Через какое-то время он стал нам писать, а мы ему регулярно отвечали и сообщали обо всех наших делах, плохих и хороших и обо всех неурядицах аккуратно и подробно. В конце 1941 года письма от него перестали приходить. Мы продолжали писать ему по последнему адресу – номеру полевой почты, но ответа не было.

Мать плакала и ругалась и постоянно обвиняла меня в том, что я неправильно написал адрес и номер полевой почты на конверте, и заставляла меня под свою диктовку писать письма снова и снова. Сама писать она толком не умела, так как образование её было два класса церковно – приходской школы. На наши письма ответа не было, так как мы посылали их в пустое пространство. Мать злилась, наказывала меня ремнём или кнутом за якобы неправильно написанный адрес. В результате мы все трое ревём навзрыд хором: мать, не получающая известий от отца, я, как несправедливо наказанный, и двухлетняя Вера, о которой мы забыли и не уделяли ей должного внимания. Тяжко и горько, как будто какое-то проклятие свалилось на наши головы.

Я понял, что отца у нас не стало. Если бы он был жив, то проявил бы инициативу и нашел способ сообщить нам о себе.

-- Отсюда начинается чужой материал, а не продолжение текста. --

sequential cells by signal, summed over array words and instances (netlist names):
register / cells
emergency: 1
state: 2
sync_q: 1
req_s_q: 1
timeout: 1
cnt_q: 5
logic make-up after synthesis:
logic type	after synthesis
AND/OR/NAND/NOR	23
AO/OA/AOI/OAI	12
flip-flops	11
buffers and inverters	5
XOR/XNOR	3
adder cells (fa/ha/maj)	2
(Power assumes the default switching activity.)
===== src/rtl/time_set_m_pkg.sv =====
// -----------------------------------------------------------------------------
// time_set_m_pkg
// Shared types, constants and helpers for the time/alarm setting controller.
//   counter_t / alarm_t : 17-bit seconds-of-day timestamp (0..86399)
//   edit_mode_e         : controller state, doubles as the display mode code
//   wrap_step()         : +1/-1 with wrap at 0 and a field maximum
//   compose()           : hr/min -> seconds-of-day with the seconds field at 0
// -----------------------------------------------------------------------------
package time_set_m_pkg;

    localparam int DAY_SECONDS    = 86400;
    localparam int SEC_PER_HR     = 3600;
    localparam int SEC_PER_MIN    = 60;
    localparam int TIMEOUT_CYCLES = 30;

    localparam logic [5:0] HR_MAX  = 6'd23;
    localparam logic [5:0] MIN_MAX = 6'd59;

    typedef logic [16:0] counter_t;
    typedef counter_t    alarm_t;

    typedef enum logic [2:0] {
        ST_RUN      = 3'd0,
        ST_DEC      = 3'd1,
        ST_SET_HR   = 3'd2,
        ST_SET_MIN  = 3'd3,
        ST_SET_AHR  = 3'd4,
        ST_SET_AMIN = 3'd5
    } edit_mode_e;

    // Step a field one count up or down, wrapping between 0 and max_v.
    function automatic logic [5:0] wrap_step(input logic [5:0] v,
                                             input logic [5:0] max_v,
                                             input logic       up);
        logic [5:0] r;
        if (up) r = (v == max_v) ? 6'd0 : v + 6'd1;
        else    r = (v == 6'd0)  ? max_v : v - 6'd1;
        return r;
    endfunction

    // hr*3600 + min*60; never reaches DAY_SECONDS for in-range fields.
    function automatic counter_t compose(input logic [4:0] hr,
                                         input logic [5:0] mn);
        return counter_t'(hr) * counter_t'(SEC_PER_HR)
             + counter_t'(mn) * counter_t'(SEC_PER_MIN);
    endfunction

endpackage


===== src/rtl/time_set_m_sec_decode.sv =====
// -----------------------------------------------------------------------------
// sec_decode_m
// Iterative seconds-of-day to hour/minute decoder. One subtraction per cycle:
// 3600s while the remainder allows, then 60s; leftover seconds are dropped.
//   clock, reset : rising-edge clock, asynchronous active-high reset
//   i_start      : one-cycle pulse, i_value captured on that edge
//   i_value      : timestamp to decode
//   o_busy       : high from the capture edge until the done cycle ends
//   o_done       : one-cycle pulse, o_hr/o_min valid in that cycle
//   o_hr, o_min  : decoded fields
// -----------------------------------------------------------------------------
module sec_decode_m
    import time_set_m_pkg::*;
(
    input  logic       clock,
    input  logic       reset,
    input  logic       i_start,
    input  counter_t   i_value,
    output logic       o_busy,
    output logic       o_done,
    output logic [4:0] o_hr,
    output logic [5:0] o_min
);

    logic       r_busy;
    counter_t   r_rem;
    logic [4:0] r_hr;
    logic [5:0] r_min;

    // NOTE: non-blocking assignments so every register samples pre-edge values.
    always_ff @(posedge clock or posedge reset) begin
        if (reset) begin
            r_busy <= 1'b0;
            r_rem  <= '0;
            r_hr   <= '0;
            r_min  <= '0;
        end else if (i_start && !r_busy) begin
            r_busy <= 1'b1;
            r_rem  <= i_value;
            r_hr   <= '0;
            r_min  <= '0;
        end else if (r_busy) begin
            if (r_rem >= counter_t'(SEC_PER_HR)) begin
                r_rem <= r_rem - counter_t'(SEC_PER_HR);
                r_hr  <= r_hr + 5'd1;
            end else if (r_rem >= counter_t'(SEC_PER_MIN)) begin
                r_rem <= r_rem - counter_t'(SEC_PER_MIN);
                r_min <= r_min + 6'd1;
            end else begin
                r_busy <= 1'b0;
            end
        end
    end

    // Done as soon as the remainder is below one minute, so the consumer
    // can take the fields on the very next edge with no extra flag cycle.
    assign o_busy = r_busy;
    assign o_done = r_busy && (r_rem < counter_t'(SEC_PER_MIN));
    assign o_hr   = r_hr;
    assign o_min  = r_min;

endmodule


===== src/rtl/time_set_m.sv =====
// -----------------------------------------------------------------------------
// time_set_m
// Time/alarm setting controller. RUN passes through and toggles alarm enable;
// btn_mode captures the current timestamp, decodes it, then walks through
// clock hour/minute and alarm hour/minute edit states, committing through
// one-cycle load strobes. Idle SET states time out back to RUN.
//   clock, reset        : rising-edge clock, asynchronous active-high reset
//   counter_state       : current timestamp from the counter module
//   btn_mode/up/down    : single-cycle debounced pulses
//   btn_alarm_en        : toggles alarm_enable (RUN only)
//   set_load/set_value  : clock commit strobe and value
//   alarm_load/_value   : alarm commit strobe and value
//   alarm_enable        : alarm armed flag
//   edit_mode           : state code for the display
//   edit_hr/edit_min    : field pair currently shown/edited
// -----------------------------------------------------------------------------
module time_set_m
    import time_set_m_pkg::*;
#(
    parameter int TIMEOUT_CYCLES_P = TIMEOUT_CYCLES
) (
    input  logic       clock,
    input  logic       reset,
    input  counter_t   counter_state,
    input  logic       btn_mode,
    input  logic       btn_up,
    input  logic       btn_down,
    input  logic       btn_alarm_en,
    output logic       set_load,
    output counter_t   set_value,
    output logic       alarm_load,
    output alarm_t     alarm_value,
    output logic       alarm_enable,
    output logic [2:0] edit_mode,
    output logic [4:0] edit_hr,
    output logic [5:0] edit_min
);

    localparam int TO_W = $clog2(TIMEOUT_CYCLES_P + 1);

    edit_mode_e      r_state;
    edit_mode_e      w_next;
    logic [TO_W-1:0] r_timeout;
    logic [4:0]      r_edit_hr;
    logic [5:0]      r_edit_min;
    logic [4:0]      r_ahr;
    logic [5:0]      r_amin;
    logic            r_set_load;
    counter_t        r_set_value;
    logic            r_alarm_load;
    alarm_t          r_alarm_value;
    logic            r_alarm_enable;

    logic            w_dec_start;
    logic            w_dec_busy;
    logic            w_dec_done;
    logic [4:0]      w_dec_hr;
    logic [5:0]      w_dec_min;
    logic            w_any_btn;
    logic            w_up;
    logic            w_down;
    logic            w_is_set;
    logic            w_timeout;

    sec_decode_m u_dec (
        .clock   (clock),
        .reset   (reset),
        .i_start (w_dec_start),
        .i_value (counter_state),
        .o_busy  (w_dec_busy),
        .o_done  (w_dec_done),
        .o_hr    (w_dec_hr),
        .o_min   (w_dec_min)
    );

    // Up and down together cancel; mode outranks both where it is decoded.
    assign w_any_btn   = btn_mode | btn_up | btn_down | btn_alarm_en;
    assign w_up        = btn_up & ~btn_down;
    assign w_down      = btn_down & ~btn_up;
    assign w_is_set    = (r_state != ST_RUN) && (r_state != ST_DEC);
    assign w_timeout   = w_is_set && !w_any_btn
                      && (r_timeout == TO_W'(TIMEOUT_CYCLES_P - 1));
    assign w_dec_start = (r_state == ST_RUN) && btn_mode && !w_dec_busy;

    always_ff @(posedge clock or posedge reset) begin
        if (reset) r_state <= ST_RUN;
        else       r_state <= w_next;
    end

    // NOTE: default assigned first so no path through the case infers a latch.
    always_comb begin
        w_next = r_state;
        case (r_state)
            ST_RUN:      if (btn_mode)   w_next = ST_DEC;
            ST_DEC:      if (w_dec_done) w_next = ST_SET_HR;
            ST_SET_HR:   if (btn_mode)   w_next = ST_SET_MIN;
            ST_SET_MIN:  if (btn_mode)   w_next = ST_SET_AHR;
            ST_SET_AHR:  if (btn_mode)   w_next = ST_SET_AMIN;
            ST_SET_AMIN: if (btn_mode)   w_next = ST_RUN;
            default:                     w_next = ST_RUN;
        endcase
        if (w_timeout) w_next = ST_RUN;
    end

    always_ff @(posedge clock or posedge reset) begin
        if (reset) begin
            r_timeout      <= '0;
            r_edit_hr      <= '0;
            r_edit_min     <= '0;
            r_ahr          <= '0;
            r_amin         <= '0;
            r_set_load     <= 1'b0;
            r_set_value    <= '0;
            r_alarm_load   <= 1'b0;
            r_alarm_value  <= '0;
            r_alarm_enable <= 1'b0;
        end else begin
            r_set_load   <= 1'b0;
            r_alarm_load <= 1'b0;

            if (w_next != r_state || w_any_btn) r_timeout <= '0;
            else if (w_is_set)                  r_timeout <= r_timeout + TO_W'(1);

            case (r_state)
                ST_RUN: begin
                    if (btn_alarm_en) r_alarm_enable <= ~r_alarm_enable;
                end
                ST_DEC: begin
                    if (w_dec_done) begin
                        r_edit_hr  <= w_dec_hr;
                        r_edit_min <= w_dec_min;
                    end
                end
                ST_SET_HR, ST_SET_AHR: begin
                    if (w_timeout && r_state == ST_SET_AHR) begin
                        // Abandoned alarm edit: show the last loaded alarm again.
                        r_edit_hr  <= r_ahr;
                        r_edit_min <= r_amin;
                    end else if (!btn_mode && (w_up || w_down)) begin
                        r_edit_hr <= 5'(wrap_step({1'b0, r_edit_hr}, HR_MAX, w_up));
                    end
                end
                ST_SET_MIN: begin
                    if (btn_mode) begin
                        r_set_load  <= 1'b1;
                        r_set_value <= compose(r_edit_hr, r_edit_min);
                        r_edit_hr   <= r_ahr;
                        r_edit_min  <= r_amin;
                    end else if (w_up || w_down) begin
                        r_edit_min <= wrap_step(r_edit_min, MIN_MAX, w_up);
                    end
                end
                ST_SET_AMIN: begin
                    if (w_timeout) begin
                        r_edit_hr  <= r_ahr;
                        r_edit_min <= r_amin;
                    end else if (btn_mode) begin
                        r_alarm_load  <= 1'b1;
                        r_alarm_value <= compose(r_edit_hr, r_edit_min);
                        r_ahr         <= r_edit_hr;
                        r_amin        <= r_edit_min;
                    end else if (w_up || w_down) begin
                        r_edit_min <= wrap_step(r_edit_min, MIN_MAX, w_up);
                    end
                end
                default: ;
            endcase
        end
    end

    assign set_load     = r_set_load;
    assign set_value    = r_set_value;
    assign alarm_load   = r_alarm_load;
    assign alarm_value  = r_alarm_value;
    assign alarm_enable = r_alarm_enable;
    assign edit_mode    = r_state;
    assign edit_hr      = r_edit_hr;
    assign edit_min     = r_edit_min;

endmodule


===== config.mk =====
export PLATFORM = sky130hd
export DESIGN_NAME = time_set_m
export DESIGN_NICKNAME = d
export VERILOG_FILES = /design/src/rtl/time_set_m_pkg.sv /design/src/rtl/time_set_m_sec_decode.sv /design/src/rtl/time_set_m.sv
export SDC_FILE = /design/constraint.sdc
export NUM_CORES = 1
export LEC_CHECK = 0
export CORE_MARGIN = 2
export CORE_UTILIZATION = 57
export DETAILED_ROUTE_END_ITERATION = 8
export GPL_TIMING_DRIVEN = 0
export PLACE_DENSITY = 0.8
export SYNTH_ARGS = -nofsm -noshare
export SYNTH_HDL_FRONTEND = slang
export SYNTH_HIERARCHICAL = 1
export SYNTH_SLANG_ARGS = --single-unit

===== constraint.sdc =====
create_clock -name clock -period 6.5 [get_ports clock]
set_clock_uncertainty 0.15 [all_clocks]
set_input_delay 1.95 -clock clock [delete_from_list [all_inputs] [get_ports clock]]
set_output_delay 1.95 -clock clock [all_outputs]
set_load 0.1 [all_outputs]

==> metrics.log <==
[metrics] result of the run: complete, no violations
[metrics] leftover overflow at the end of global routing: 0
[metrics] number of hold violations in the final report: 0
[metrics] leakage power figure: 3.64 nW
[metrics] number of port buffers: 69
[metrics] vias in the first global route: 6087
[metrics] overall via count from detail_route: 6032
[metrics] sequential area share after synthesis: 33.3%
[metrics] delay contributed by the slowest stage of the critical path: 0.55 ns
[metrics] clock tree from TritonCTS: built
[metrics] Critical Path Start Type: flop
[metrics] Final #Nets: 927
[metrics] Setup-failing EPs final: 0
[metrics] final routed wire length divided by cell count: 18.1 µm
[metrics] type of element capturing the critical path: flop
[metrics] Mean Syn Cell Area: 9.23 µm²
[metrics] antenna diode count: 0
[metrics] cell-by-cell trace of the critical path: inv_1 > fa_1 > fa_1 > inv_1 > ha_1 > nor2b_1 > o21ai_0 > a21boi_0 > o21a_1 > nor2_1 > xnor2_1 > ha_1 > or4_1 > o22ai_1 > nor3_1 > xnor2_1 > o21ai_0
[metrics] total of hold buffers inserted after clock tree synthesis: 0
[metrics] worst endpoint data arrival time: 5.23 ns
[metrics] area inside the core boundary: 11600 µm²
[metrics] relative slew slack: 23.5%
[metrics] clk sink count: 91
[metrics] worst-case hold slack: 0.324 ns
[metrics] HPWL reported at the end of detailed placement: 13.2 mm
[metrics] sum of negative setup slack: 0 ns
[metrics] Required @ worst endpoint: 6.56 ns
[metrics] most frequently used flop master after synthesis: dfrtp_1
[metrics] number of storage elements in the synthesis netlist: 91
[metrics] synthesized netlist cell count: 741
[metrics] ports placed on the boundary: 74
[metrics] latest clock arrival within the worst-skew pair: 0.36 ns
[metrics] maximum root-to-sink buffer count: 2
[metrics] Placement Rows: 39
[metrics] TritonCTS Buffers: 9
[metrics] number of instances resized during post-cts repair: 0
[metrics] Routed Antenna Nets: 0
[metrics] max-cap viol count: 0
[metrics] number of synthesized flops with an enable pin: 0
[metrics] setup repair after global routing missed its margin: false
[metrics] Residual DRC: 0
[metrics] Die Footprint: 12900 µm²
[metrics] standard cell area after detailed placement: 7740 µm²
[metrics] Setup CP Type: reg -> reg
[metrics] Post-Route Utilization: 69.6%
[metrics] Max Freq: 193 MHz
[metrics] part of the cycle the worst path needs: 79.6%
[metrics] highest fanout seen on the critical path: 10
[metrics] effective utilization at floorplan: 59.1%
[metrics] drt via density: 6.20
[metrics] maximum number of pins on one net before global-route repair: 35
[metrics] 1st-iter DRT viols: 511
[metrics] number of warnings reported in the yosys synthesis log: 6
[metrics] cell area after layout: 8050 µm²
[metrics] Synth cell types: 94
[metrics] Critical Path Slowest Stage Cell: or4_1
[metrics] number of max-slew violations in the final report: 0
[metrics] root cell of the clock tree: clkbuf_16
[metrics] Die Y: 114 µm
[metrics] global placement routability congestion: 0.950
[metrics] DR pass1 iterations: 5
[metrics] number of antenna violations at the first check in global routing: 0
[metrics] Layout Area Growth over Synthesis: 17.7%
[metrics] first-pass GRT wire length: 29.7 mm
[metrics] ratio of total power to cell area: 205 nW/µm²
[metrics] maximum ir drop on the vdd rail: 0.156 mV
[metrics] post-route total power: 1.65 mW
[metrics] post-CTS setup repair buffer count: 0
[metrics] minimum clock period: 5.17 ns
[metrics] transition time of the tightest slew-check pin: 1.15 ns
[metrics] final WL: 17.6 mm
[metrics] overall die width: 114 µm
[metrics] overall track demand over capacity in global routing: 28.6%
[metrics] clock slew seen by the registers of the worst setup and hold paths: 0.07 ns
[metrics] share of post-route cells with drive strength above 1: 9.16%
[metrics] share of flip-flops with an asynchronous set or reset after synthesis: 100%
[metrics] worst min-delay path category: reg -> reg
[metrics] H-tree Lvls: 3
[metrics] cell area after synthesis: 6840 µm²
==> placed cells by master, fill, tap and decap left out, types with 20 or more instances in the layout <==
cell type and count:
inv_1 48, o21ai_0 65, nand3_1 21, xnor2_1 20, ha_1 66, clkdlybuf4s50_1 69
dfrtp_1 91, a21oi_1 27, nand2_1 94, nor2_1 42
==> layer usage <==
metal | global-route usage, % | up-vias | share of wire [%]
li1 | - | 2830 | -
met1 | 37.0 | 2928 | 42
met2 | 48.3 | 235 | 49
met3 | 3.77 | 39 | 5.9
met4 | 12.8 | 0 | 2.5
met5 | 0 | - | 0
==> synth_stat cells (5+ instances only) <==
| cell type | number | area [µm²] |
|---|---|---|
| xnor2_1 | 20 | 175 |
| dfrtp_1 | 91 | 2280 |
| nand3_1 | 21 | 105 |
| mux2i_1 | 5 | 50.1 |
| a21oi_1 | 27 | 135 |
| nand4_1 | 5 | 31.3 |
| o31ai_1 | 7 | 52.6 |
| a21o_1 | 8 | 60.1 |
| buf_2 | 8 | 40.0 |
| o211ai_1 | 9 | 67.6 |
| fa_1 | 13 | 260 |
| o21ai_0 | 65 | 325 |
| xor2_1 | 10 | 87.6 |
| nor2_1 | 42 | 158 |
| o22ai_1 | 5 | 31.3 |
| o21a_1 | 5 | 37.5 |
| a211oi_1 | 6 | 45.0 |
| ha_1 | 66 | 826 |
| a22oi_1 | 7 | 52.6 |
| nand2_1 | 94 | 353 |
| inv_1 | 49 | 184 |
| buf_4 | 6 | 45.0 |
| a31oi_1 | 7 | 43.8 |
| nor3_1 | 14 | 70.1 |
| or4_1 | 5 | 37.5 |
| clkbuf_1 | 14 | 52.6 |
| nor2b_1 | 6 | 37.5 |
| mux2_2 | 10 | 113 |
==> critical path: cells and delay by family (launching register included) <==
family	cells	cell delay, ns
AO/OA/AOI/OAI	5	1.03
XOR/XNOR	2	0.31
adder cells (fa/ha/maj)	4	1.61
buffers and inverters	2	0.47
flip-flops	1	0.51
AND/OR/NAND/NOR	4	0.94
==> metrics by stage <==
stage	setup WS (ns)	std cells
final	1.33	973
after global routing	1.01	973
after CTS	1.38	973
after detailed placement	1.41	957
after global placement	1.60	956
after floorplan	1.24	744
==> worst paths after layout <==
| check | end | slack (ns) | depth (start not counted) | from |
|---|---|---|---|---|
| setup / recovery | set_value[14] | 1.33 | 17 | edit_min[3] |
| hold / removal | alarm_enable | 0.32 | 1 | alarm_enable |
| setup reg to reg | set_value[14] | 1.33 | 17 | edit_min[3] |
| hold reg to reg | alarm_enable | 0.32 | 1 | alarm_enable |
| max in group asynchronous | u_dec/r_rem[14] | 3.40 | 2 | reset |
| min in group asynchronous | r_timeout[1] | 1.88 | 2 | reset |
==> power by group <==
group	switching, mW	total, mW	internal, mW
sequential	0.101	0.730	0.629
clock	0.244	0.556	0.312
combinational	0.212	0.367	0.154
==> sequential cells by signal, indices dropped and copies added (netlist names), 3 cells and up <==
register / count
alarm_value: 14
edit_hr: 5
edit_min: 6
edit_mode: 3
r_ahr: 5
r_amin: 6
r_timeout: 5
set_value: 15
u_dec/o_hr: 5
u_dec/o_min: 6
u_dec/r_rem: 17
==> cell families (layout without fill, tap and decap cells) <==
kind of cell	after synthesis	after routing	share of synthesized area [%]
AOI/OAI and AO/OA	211	211	21.8
xor gates and xnor gates	30	30	3.84
adders and majority gates	79	79	15.9
buffers and inverters	85	171	5.58
DFF	91	91	33.3
muxes	15	15	2.38
other	1	4	0.0549
and+or+nand+nor	229	229	17.2
==> layout make-up <==
class | count | area (µm²)
inverters | 49 | 184
clock buffers | 10 | 239
repair buffers | 70 | 711
clock inverters | 6 | 70.1
well taps | 143 | 179
fillers | 934 | 3520
multi-input cells | 568 | 4190
flip-flops and latches | 91 | 2280
plain buffers | 36 | 198
Power figures use the tool's default switching activity.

Мать жила и воспитывалась в большой семье, где было четыре дочери и два брата. Их отец и мать работали много, не жалея себя, и жёстко приучали всех детей к любому делу и к любой работе и всех заставляли заниматься посильной работой, невзирая на возраст. Ждать милости от природы и властей предержащих было напрасно. Власти не помогали, а наоборот, не участвуя в крестьянской работе, стремились забирать от крестьян побольше. Летом занимались полевыми работами, используя полностью каждый световой день в течение весны, лета и осени. Надо было выращивать урожай зерновых, овощей, технических культур – льна, конопли и заготавливать достаточное количество кормов для содержания скота в зимнее время. Кроме того, надо заготовить достаточно дров для отопления своего домашнего хозяйства, и собрать в лесу грибы, ягоды, съедобные травы и коренья. В большой семье надо всех накормить досыта так, чтобы все были работоспособны, а также одеть и обуть пусть в домотканые одежды и обувь – лапти, валенки, которые изготовлялись на месте, дома. Зимой всех детей также учили толково и производительно в тех условиях работать – прясть пряжу, ткать льняное полотно, плести лапти, ремонтировать валенки, одежду, ухаживать за скотом.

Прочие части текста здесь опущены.